<file path="src/design/esort_pkg.sv">
package esort_pkg;

    // field widths of one entry
    localparam int KEY_W = 10;
    localparam int TAG_W = 7;

    // one stored entry: key with its row and column payload
    typedef struct packed {
        logic [KEY_W-1:0] key;
        logic [TAG_W-1:0] row;
        logic [TAG_W-1:0] col;
    } t_entry;

    // controller commands to the datapath
    typedef struct packed {
        logic load;       // write the input transfer at the write address
        logic store;      // write the held entry back at the write address
        logic rd_cur;     // read at the read address into the held entry
        logic rd_cmp;     // read at the read address and compare with the held entry
        logic emit;       // read at the read address into the output register
        logic emit_last;  // the emitted entry closes the run
    } t_cmd;

    // datapath status to the controller
    typedef struct packed {
        logic out_free;   // output register can take a new entry this cycle
    } t_status;

endpackage

</file>
<file path="src/design/esort_ctrl.sv">
module esort_ctrl #(
    parameter int ENTRIES = 64,
    parameter int IW      = 6
) (
    input  logic              i_clk,
    input  logic              i_rst_n,
    input  logic              i_valid,
    output logic              o_stall,
    input  esort_pkg::t_status i_status,
    output esort_pkg::t_cmd   o_cmd,
    output logic [IW-1:0]     o_rd_addr,
    output logic [IW-1:0]     o_wr_addr
);
    import esort_pkg::*;

    localparam logic [IW-1:0] LAST = IW'(ENTRIES - 1);

    typedef enum logic [5:0] {
        S_LOAD  = 6'b000001,
        S_FETCH = 6'b000010,
        S_SCAN  = 6'b000100,
        S_DRAIN = 6'b001000,
        S_STORE = 6'b010000,
        S_EMIT  = 6'b100000
    } t_state;

    t_state        r_state, n_state;
    logic [IW-1:0] r_cnt, n_cnt;
    logic [IW-1:0] r_i, n_i;
    logic [IW-1:0] r_j, n_j;

    // state and counters
    always_ff @(posedge i_clk) begin
        if (!i_rst_n) begin
            r_state <= S_LOAD;
            r_cnt   <= '0;
            r_i     <= '0;
            r_j     <= '0;
        end else begin
            r_state <= n_state;
            r_cnt   <= n_cnt;
            r_i     <= n_i;
            r_j     <= n_j;
        end
    end

    // next state and commands
    always_comb begin
        n_state   = r_state;
        n_cnt     = r_cnt;
        n_i       = r_i;
        n_j       = r_j;
        o_cmd     = '0;
        o_rd_addr = '0;
        o_wr_addr = '0;
        o_stall   = 1'b1;
        case (r_state)
            S_LOAD: begin
                o_stall   = 1'b0;
                o_wr_addr = r_cnt;
                if (i_valid) begin
                    o_cmd.load = 1'b1;
                    if (r_cnt == LAST) begin
                        n_cnt   = '0;
                        n_i     = '0;
                        n_state = S_FETCH;
                    end else begin
                        n_cnt = r_cnt + 1'b1;
                    end
                end
            end
            S_FETCH: begin
                o_cmd.rd_cur = 1'b1;
                o_rd_addr    = r_i;
                n_j          = r_i + 1'b1;
                n_state      = S_SCAN;
            end
            S_SCAN: begin
                o_cmd.rd_cmp = 1'b1;
                o_rd_addr    = r_j;
                if (r_j == LAST) begin
                    n_state = S_DRAIN;
                end else begin
                    n_j = r_j + 1'b1;
                end
            end
            S_DRAIN: begin
                // last compare of the scan resolves this cycle
                n_state = S_STORE;
            end
            S_STORE: begin
                // write back position i, and fetch position i+1 on the same cycle unless i is LAST-1
                o_cmd.store = 1'b1;
                o_wr_addr   = r_i;
                if (r_i == LAST - 1'b1) begin
                    n_cnt   = '0;
                    n_state = S_EMIT;
                end else begin
                    o_cmd.rd_cur = 1'b1;
                    o_rd_addr    = r_i + 1'b1;
                    n_i          = r_i + 1'b1;
                    n_j          = r_i + 1'b1 + 1'b1;
                    n_state      = S_SCAN;
                end
            end
            S_EMIT: begin
                o_rd_addr = r_cnt;
                if (i_status.out_free) begin
                    o_cmd.emit      = 1'b1;
                    o_cmd.emit_last = (r_cnt == LAST);
                    if (r_cnt == LAST) begin
                        n_cnt   = '0;
                        n_state = S_LOAD;
                    end else begin
                        n_cnt = r_cnt + 1'b1;
                    end
                end
            end
            default: begin
                n_state = S_LOAD;
                n_cnt   = '0;
            end
        endcase
    end

endmodule

</file>
<file path="src/design/esort_dp.sv">
module esort_dp #(
    parameter int ENTRIES = 64,
    parameter int IW      = 6
) (
    input  logic                         i_clk,
    input  logic                         i_rst_n,
    input  esort_pkg::t_cmd              i_cmd,
    input  logic [IW-1:0]                i_rd_addr,
    input  logic [IW-1:0]                i_wr_addr,
    input  logic [esort_pkg::KEY_W-1:0]  i_sort_key,
    input  logic [esort_pkg::TAG_W-1:0]  i_row_tag,
    input  logic [esort_pkg::TAG_W-1:0]  i_col_tag,
    input  logic                         i_stall,
    output esort_pkg::t_status           o_status,
    output logic                         o_valid,
    output logic [esort_pkg::KEY_W-1:0]  o_out_key,
    output logic [esort_pkg::TAG_W-1:0]  o_out_row,
    output logic [esort_pkg::TAG_W-1:0]  o_out_col,
    output logic                         o_final_entry
);
    import esort_pkg::*;

    t_entry        r_mem [ENTRIES];
    t_entry        r_rd;
    t_entry        r_cur;
    t_entry        r_out;
    logic          r_out_vld;
    logic          r_out_last;
    logic          r_tag_cur;
    logic          r_tag_cmp;
    logic [IW-1:0] r_tag_addr;
    t_entry        in_entry;
    logic          swap;

    assign in_entry = '{key: i_sort_key, row: i_row_tag, col: i_col_tag};

    // scanned entry beats the held one: exchange them
    assign swap = r_tag_cmp && (r_rd.key < r_cur.key);

    // entry store, one write port
    always_ff @(posedge i_clk) begin
        if (i_cmd.load) begin
            r_mem[i_wr_addr] <= in_entry;
        end else if (i_cmd.store) begin
            r_mem[i_wr_addr] <= r_cur;
        end else if (swap) begin
            r_mem[r_tag_addr] <= r_cur;
        end
    end

    // one read port feeding the sort and the output register
    always_ff @(posedge i_clk) begin
        r_rd <= r_mem[i_rd_addr];
        if (i_cmd.emit) begin
            r_out      <= r_mem[i_rd_addr];
            r_out_last <= i_cmd.emit_last;
        end
    end

    // read tags are registered alongside the read data, so they line up with it
    always_ff @(posedge i_clk) begin
        if (!i_rst_n) begin
            r_tag_cur <= 1'b0;
            r_tag_cmp <= 1'b0;
        end else begin
            r_tag_cur <= i_cmd.rd_cur;
            r_tag_cmp <= i_cmd.rd_cmp;
        end
        r_tag_addr <= i_rd_addr;
    end

    // held entry for the current sorted position
    always_ff @(posedge i_clk) begin
        if (r_tag_cur || swap) begin
            r_cur <= r_rd;
        end
    end

    // output valid
    always_ff @(posedge i_clk) begin
        if (!i_rst_n) begin
            r_out_vld <= 1'b0;
        end else if (i_cmd.emit) begin
            r_out_vld <= 1'b1;
        end else if (!i_stall) begin
            r_out_vld <= 1'b0;
        end
    end

    assign o_status.out_free = !r_out_vld || !i_stall;
    assign o_valid           = r_out_vld;
    assign o_out_key         = r_out.key;
    assign o_out_row         = r_out.row;
    assign o_out_col         = r_out.col;
    assign o_final_entry     = r_out_last;

endmodule

</file>
<file path="src/design/exchange_sort_key_payload.sv">
// channel | handshake          | payload
// input   | i_valid / o_stall  | i_sort_key[9:0], i_row_tag[6:0], i_col_tag[6:0]
// output  | o_valid / i_stall  | o_out_key[9:0], o_out_row[6:0], o_out_col[6:0], o_final_entry
//
// loading takes one cycle per transfer; after the last of ENTRIES transfers the
// sort runs on one comparator and one memory port, fetching each position's
// entry and scanning all later ones, swapping in any smaller key, then storing it.
// emission then gives one entry per cycle unless the output is stalled; input
// stays stalled through sort and emission, and the next run loads while the last
// entry waits. reset clears control only, no store sweep.
module exchange_sort_key_payload #(
    parameter int ENTRIES = 64
) (
    input  logic                         i_clk,
    input  logic                         i_rst_n,
    input  logic                         i_valid,
    output logic                         o_stall,
    input  logic [esort_pkg::KEY_W-1:0]  i_sort_key,
    input  logic [esort_pkg::TAG_W-1:0]  i_row_tag,
    input  logic [esort_pkg::TAG_W-1:0]  i_col_tag,
    output logic                         o_valid,
    input  logic                         i_stall,
    output logic [esort_pkg::KEY_W-1:0]  o_out_key,
    output logic [esort_pkg::TAG_W-1:0]  o_out_row,
    output logic [esort_pkg::TAG_W-1:0]  o_out_col,
    output logic                         o_final_entry
);
    import esort_pkg::*;

    localparam int IW = $clog2(ENTRIES);

    t_cmd          cmd;
    t_status       status;
    logic [IW-1:0] rd_addr;
    logic [IW-1:0] wr_addr;

    // sequencer
    esort_ctrl #(
        .ENTRIES (ENTRIES),
        .IW      (IW)
    ) u_ctrl (
        .i_clk     (i_clk),
        .i_rst_n   (i_rst_n),
        .i_valid   (i_valid),
        .o_stall   (o_stall),
        .i_status  (status),
        .o_cmd     (cmd),
        .o_rd_addr (rd_addr),
        .o_wr_addr (wr_addr)
    );

    // store, comparator and output register
    esort_dp #(
        .ENTRIES (ENTRIES),
        .IW      (IW)
    ) u_dp (
        .i_clk         (i_clk),
        .i_rst_n       (i_rst_n),
        .i_cmd         (cmd),
        .i_rd_addr     (rd_addr),
        .i_wr_addr     (wr_addr),
        .i_sort_key    (i_sort_key),
        .i_row_tag     (i_row_tag),
        .i_col_tag     (i_col_tag),
        .i_stall       (i_stall),
        .o_status      (status),
        .o_valid       (o_valid),
        .o_out_key     (o_out_key),
        .o_out_row     (o_out_row),
        .o_out_col     (o_out_col),
        .o_final_entry (o_final_entry)
    );

endmodule
</file>
<file path="config.mk">
export PLATFORM = sky130hd
export DESIGN_NAME = exchange_sort_key_payload
export DESIGN_NICKNAME = d
export VERILOG_FILES = /design/src/design/esort_pkg.sv /design/src/design/esort_ctrl.sv /design/src/design/esort_dp.sv /design/src/design/exchange_sort_key_payload.sv
export SDC_FILE = /design/constraint.sdc
export NUM_CORES = 2
export LEC_CHECK = 0
export BUFFER_PORTS_ARGS = -buffer_cell sky130_fd_sc_hd__buf_2
export CAP_MARGIN = 20
export CORE_UTILIZATION = 63
export DETAILED_ROUTE_END_ITERATION = 7
export GPL_ROUTABILITY_DRIVEN = 1
export PLACE_DENSITY = 0.79
export SLEW_MARGIN = 20
export SYNTH_ARGS = -nofsm -noshare
export SYNTH_HDL_FRONTEND = slang
export SYNTH_HIERARCHICAL = 1
export SYNTH_SLANG_ARGS = --single-unit
</file>
<file path="constraint.sdc">
create_clock -name i_clk -period 5.17 [get_ports i_clk]
set_clock_uncertainty 0.05 [all_clocks]
set_input_delay 1.034 -clock i_clk [delete_from_list [all_inputs] [get_ports i_clk]]
set_output_delay 1.034 -clock i_clk [all_outputs]
set_load 0.01 [all_outputs]
</file>
======== Word level (Yosys, flattened, before mapping) ========
Memory sizes are Yosys's and may differ from the RTL's.
Index checks and enable logic that the tools add are counted.
word-level totals
  logic and storage cells ................. 104
  memories kept ........................... 1
  input bits .............................. 28
  output and inout port bits .............. 27
  bits in registers ....................... 106
  memory bits (writable) .................. 1536
memories
  name        words  width  read ports  clocked after memory_dff  wr ports  RTL line        text
  u_dp.r_mem  64     24     1           0                         1         esort_dp.sv:23  t_entry r_mem [ENTRIES];
cells by class
  bitwise operators ....................... 2
  reduce and logical (&&, ||, !) cells .... 14
  eq/ne operators ......................... 18
  mux-type cells .......................... 46
  order comparisons ....................... 1
  add/sub/neg operators ................... 4
operators with widths
  cell                 count
  $mux 6               17
  $mux 24              2
  $pmux 6 s4           2
  $pmux 6 s6           1
  $add 6x1->6 const B  4
  $eq 6x6->1 const B   4
  $pmux 6 s2           2
  $reduce_or 24->1     1
  $mux 1               18
  $pmux 6 s3           1
  $lt 10x10->1         1
  $ne 2x1->1 const B   5
  $ne 2x2->1 const B   4
  $reduce_and 4->1     2
  $eq 6x1->1 const B   1
  $eq 6x2->1 const B   1
  $eq 6x3->1 const B   1
  $eq 6x4->1 const B   1
  $eq 6x5->1 const B   1
  $reduce_and 5->1     1
  $mux 2               2
  $reduce_and 3->1     1
  $reduce_bool 3->1    1
  $reduce_or 3->1      1
  8 further kinds      10

======== Longest topological paths before layout ========
  word-level depth ........................ 8
  depth in mapped cells ................... 17
  mapped depth without buffers ............ 12

======== Hierarchy ========
Netlist, hierarchy kept.
modules (own cells, without submodules)
  module      cells an instance  instances  area an instance (sq um)  sequential area each (sq um)
  esort_dp    2676               1          60966.0                   48256.3
  esort_ctrl  244                1          1874.3                    480.5

======== Worst setup path after synthesis ========
No wires, ideal clock.
  kind .................................... input-to-reg
  from .................................... in i_valid
  to ...................................... mem u_dp/r_mem[46][0] in the netlist's numbering, enable pin
  buffers on the path ..................... 2
  cell stages on the path ................. 6
  data required time ...................... 4.678 ns
  slack ................................... 0.702 ns
  data arrival time ....................... 3.976 ns
  cell sequence ........................... and2_1 -> or2_0 -> or3_1 -> buf_2 -> buf_6 -> o31ai_1
between the ends
  cells in the longest elaborated chain, start to end .. 6
RTL lines
  what                                                      RTL line                                        text
  start: declaration                                        exchange_sort_key_payload.sv:16                 input logic i_valid,
  $mux 1 (*)                                                esort_ctrl.sv:61                                if (i_valid) begin
  $mux 1 (*)                                                esort_ctrl.sv:57                                case (r_state)
  $mux 1                                                    esort_dp.sv:42                                  if (i_cmd.load) begin
  $mux 1 (on tied branches)                                 esort_dp.sv:47, esort_dp.sv:43, esort_dp.sv:45
  $reduce_or 24->1 (no line) or $or 1x1->1 (tied branches)  n/a
  $mux 6 (no line) or $mux 1 (tied branches)                n/a
  end: declaration                                          esort_dp.sv:23
Every way passes the cells marked *; elsewhere a longest branch is shown, timed or not.

======== Final worst setup path ========
  from .................................... reg u_ctrl.r_i[0]
  to ...................................... reg, netlist name u_dp/o_out_key[8]
between the ends
  cells in the longest elaborated chain, start to end .. 4
RTL lines
  what                                       RTL line                             text
  start: declaration                         esort_ctrl.sv:29                     logic [IW-1:0] r_i, n_i;
  start signal: assignment                   esort_ctrl.sv:42                     r_i <= n_i;
  $add 6x1->6 or $eq 6x6->1 (tied branches)  esort_ctrl.sv:100, esort_ctrl.sv:95
  $mux 6 (*)                                 esort_ctrl.sv:95                     if (r_i == LAST - 1'b1) begin
  $pmux 6 s4 (*)                             esort_ctrl.sv:57
  net rd_addr[1]                             exchange_sort_key_payload.sv:34      logic [IW-1:0] rd_addr;
  $mem_v2 64x24 (*)                          n/a
The timed path passes the listed nets; every way through them passes the cells marked *.
A chain may end at the register's enable or synchronous reset.

==> summary.md <==
| Metric | Value |
|---|---|
| Status | `finished, final reports clean` |
| Hold depth | `0` |
| Clock slew seen by the registers of the worst setup and hold paths | `0.07 ns` |
| Hold Startpoint | `u_dp/r_rd[13]` |
| Netlist cell types | `82` |
| Pin count of the biggest net entering global routing | `95` |
| Core region area | `98560 um2` |
| Die area | `101000 um2` |
| Hold crit path type | `reg2reg` |
| Clk sinks | `1642` |
| Starting density of the core | `63.76%` |
| Yosys Warn Count | `6` |
| Worst setup EP type | `flip-flop` |
| Max Fanout on Critical Path | `46` |
| Crit path cell chain | `inv_1, ha_1, nand2_1, o211ai_2, o21ai_4, buf_12, nand2b_1, buf_4, o22ai_1, nor3_1, or4_1` |
| Final wirelength | `167900 um` |
| Final GP Congestion | `0.8703` |
| End-of-flow core utilization | `71.88%` |
| Max IR drop VDD | `0.3695 mV` |
| Synthesized flop and latch total | `1642` |
| Clk_lat worst skew | `0.78 ns` |
| Final instance area | `70850 um2` |
| WP buf/inv | `3` |
| Setup tns final | `0 ns` |
| Tightest Pin Transition | `1.248 ns` |
| Commonest non-fill, non-tap cell in the layout | `edfxtp_1` |
| WP depth | `11` |
| Initial DRC count | `5484` |
| Drt first pass iters | `6` |
| Root Driver | `clkbuf_16` |
| Hold Path End | `u_dp/r_cur[13]` |
| Remaining Overflow, GRT | `0` |
| Leak | `21.82 nW` |
| Crit path DAT | `5.48 ns` |
| Layout cells sized above 1 | `29.42%` |
| Kind of start point of the critical path | `flip-flop` |
| Post-CTS sizing | `0` |
| Io pins | `55` |
| Layout Cells excl Fill | `4571` |
| Vias per cell | `7.386` |
| R2R cell count | `11` |
| Sequential area share after synthesis | `77.56%` |
| Hold Fails Final Rpt | `0` |
| DRC Markers | `0` |
| Period minus WS final | `4.896 ns` |
| R2r setup slk | `0.27 ns` |
| Antenna violations before repair | `7` |
| Slew Limit Fails | `0` |
| CP peak stage delay | `1.00 ns` |
| R2r startpoint | `u_ctrl/r_i[0]` |
| Reg area | `48740 um2` |
| H-tree levels | `4` |
| Num CTS Buffers | `158` |
| Die Y | `317.8 um` |
| Nets | `3191` |
| Drt wl/cell | `36.74 um` |
| P per Cell Area | `377.0 nW/um2` |
| Row count | `115` |
| Total power | `26.71 mW` |
| Dpl cell area | `65810 um2` |
| Gr usage total | `33.78%` |
| CP Data Required Time | `5.76 ns` |
| Post CTS Setup Buffer Count | `0` |
| Delay-heaviest family, CP | `simple AND/OR/NAND/NOR gates` |
| Footprint of the multi-input gates | `13600 um2` |
| RSZ-0062 raised after global routing | `false` |
| Top FF cell, synth | `edfxtp_1` |
| Die Wd | `317.8 um` |
| Crit share post-route | `94.69%` |
| Final setup fails | `0` |
| Cells after DPL | `4277` |
| Post-synthesis area per instance | `21.52 um2` |
| Detail Route Antenna Nets | `0` |
| Critical path type | `reg2reg` |
| Post-Syn Instances | `2920` |
| Syn_nets | `2961` |
| Global-route wire length before repair | `240100 um` |
| Max Cap Violations | `0` |
| RR Endpoint | `u_dp/o_out_key[8]` |
| Synth Cell Area | `62840 um2` |
| Hold Buf Count CTS | `0` |
| CTS max path bufs | `3` |
| Vias in the first global route | `33910` |
| Dpl hpwl | `91600 um` |
| Critical path's slowest cell | `nor3_1` |
| Most frequent cells in the layout | `1585 x edfxtp_1, 384 x mux4_2, 162 x buf_4` |
| Max Fclk | `204.3 MHz` |
| Area grow syn2layout | `12.74%` |
| Worst slew margin relative to its limit | `16.17%` |
| CTS tree | `done` |
| Ys async rst share | `0%` |
| Vias | `33760` |
| Fill count | `5219` |
| EDFF count, synth | `1585` |
| Port bufs | `54` |
==> flip-flops by register name, indices dropped and copies added, names as in the netlist <==
name / cells
u_ctrl/r_state: 6
u_dp/r_tag_cmp: 1
u_dp/o_out_key: 10
u_ctrl/r_cnt: 6
u_dp/r_tag_addr: 6
u_dp/r_mem: 1536
u_dp/o_out_row: 7
u_dp/o_final_entry: 1
u_dp/r_rd: 24
u_dp/r_cur: 24
u_ctrl/r_j: 6
u_dp/o_out_col: 7
u_dp/r_tag_cur: 1
u_ctrl/r_i: 6
u_dp/o_valid: 1
==> power by group <==
part	total [mW]	internal (mW)	leakage [nW]	switching, mW
logic	0.738	0.198	4.67	0.540
registers	14.8	14.7	14.7	0.0624
clock network	11.2	6.15	2.43	5.02
==> per-layer routing <==
metal	part of all wire, %	vias to the layer above	GRT usage, %
li1	-	12830	-
met1	34	17420	44.89
met2	47	3002	52.10
met3	13	506	9.247
met4	5.4	10	17.32
met5	0.032	-	0
==> stage by stage <==
stage / setup WS, ns / hold slack, ns
6_report: 0.2744 / 0.3545
5_1_grt: 0.2716 / 0.3600
4_1_cts: 0.4986 / 0.3542
3_5_place_dp: 0.5645 / 0.3402
3_3_place_gp: 0.6212 / 0.3377
2_1_floorplan: 0.7022 / 0.3355
==> worst max-delay path by stage <==
| stage | from | end | slack [ns] |
|---|---|---|---|
| finish | u_ctrl/r_i[0] | u_dp/o_out_key[8] | 0.27 |
| global route | u_ctrl/r_i[0] | u_dp/o_out_key[8] | 0.27 |
| CTS | u_ctrl/r_i[0] | u_dp/o_out_key[7] | 0.50 |
| detailed placement | u_ctrl/r_i[0] | u_dp/o_out_key[7] | 0.56 |
| global placement | u_ctrl/r_i[0] | u_dp/o_out_key[7] | 0.62 |
| floorplan | i_valid | u_dp/r_mem[46][0] | 0.70 |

EXERCISE BRIEF
Your task is to retype the entries verbatim, starting with the line that holds "Num CTS Buffers" and stopping after the line that holds "Fill count |".

ANSWER TO THE PROBLEM
| Num CTS Buffers | `158` |
| Die Y | `317.8 um` |
| Nets | `3191` |
| Drt wl/cell | `36.74 um` |
| P per Cell Area | `377.0 nW/um2` |
| Row count | `115` |
| Total power | `26.71 mW` |
| Dpl cell area | `65810 um2` |
| Gr usage total | `33.78%` |
| CP Data Required Time | `5.76 ns` |
| Post CTS Setup Buffer Count | `0` |
| Delay-heaviest family, CP | `simple AND/OR/NAND/NOR gates` |
| Footprint of the multi-input gates | `13600 um2` |
| RSZ-0062 raised after global routing | `false` |
| Top FF cell, synth | `edfxtp_1` |
| Die Wd | `317.8 um` |
| Crit share post-route | `94.69%` |
| Final setup fails | `0` |
| Cells after DPL | `4277` |
| Post-synthesis area per instance | `21.52 um2` |
| Detail Route Antenna Nets | `0` |
| Critical path type | `reg2reg` |
| Post-Syn Instances | `2920` |
| Syn_nets | `2961` |
| Global-route wire length before repair | `240100 um` |
| Max Cap Violations | `0` |
| RR Endpoint | `u_dp/o_out_key[8]` |
| Synth Cell Area | `62840 um2` |
| Hold Buf Count CTS | `0` |
| CTS max path bufs | `3` |
| Vias in the first global route | `33910` |
| Dpl hpwl | `91600 um` |
| Critical path's slowest cell | `nor3_1` |
| Most frequent cells in the layout | `1585 x edfxtp_1, 384 x mux4_2, 162 x buf_4` |
| Max Fclk | `204.3 MHz` |
| Area grow syn2layout | `12.74%` |
| Worst slew margin relative to its limit | `16.17%` |
| CTS tree | `done` |
| Ys async rst share | `0%` |
| Vias | `33760` |
| Fill count | `5219` |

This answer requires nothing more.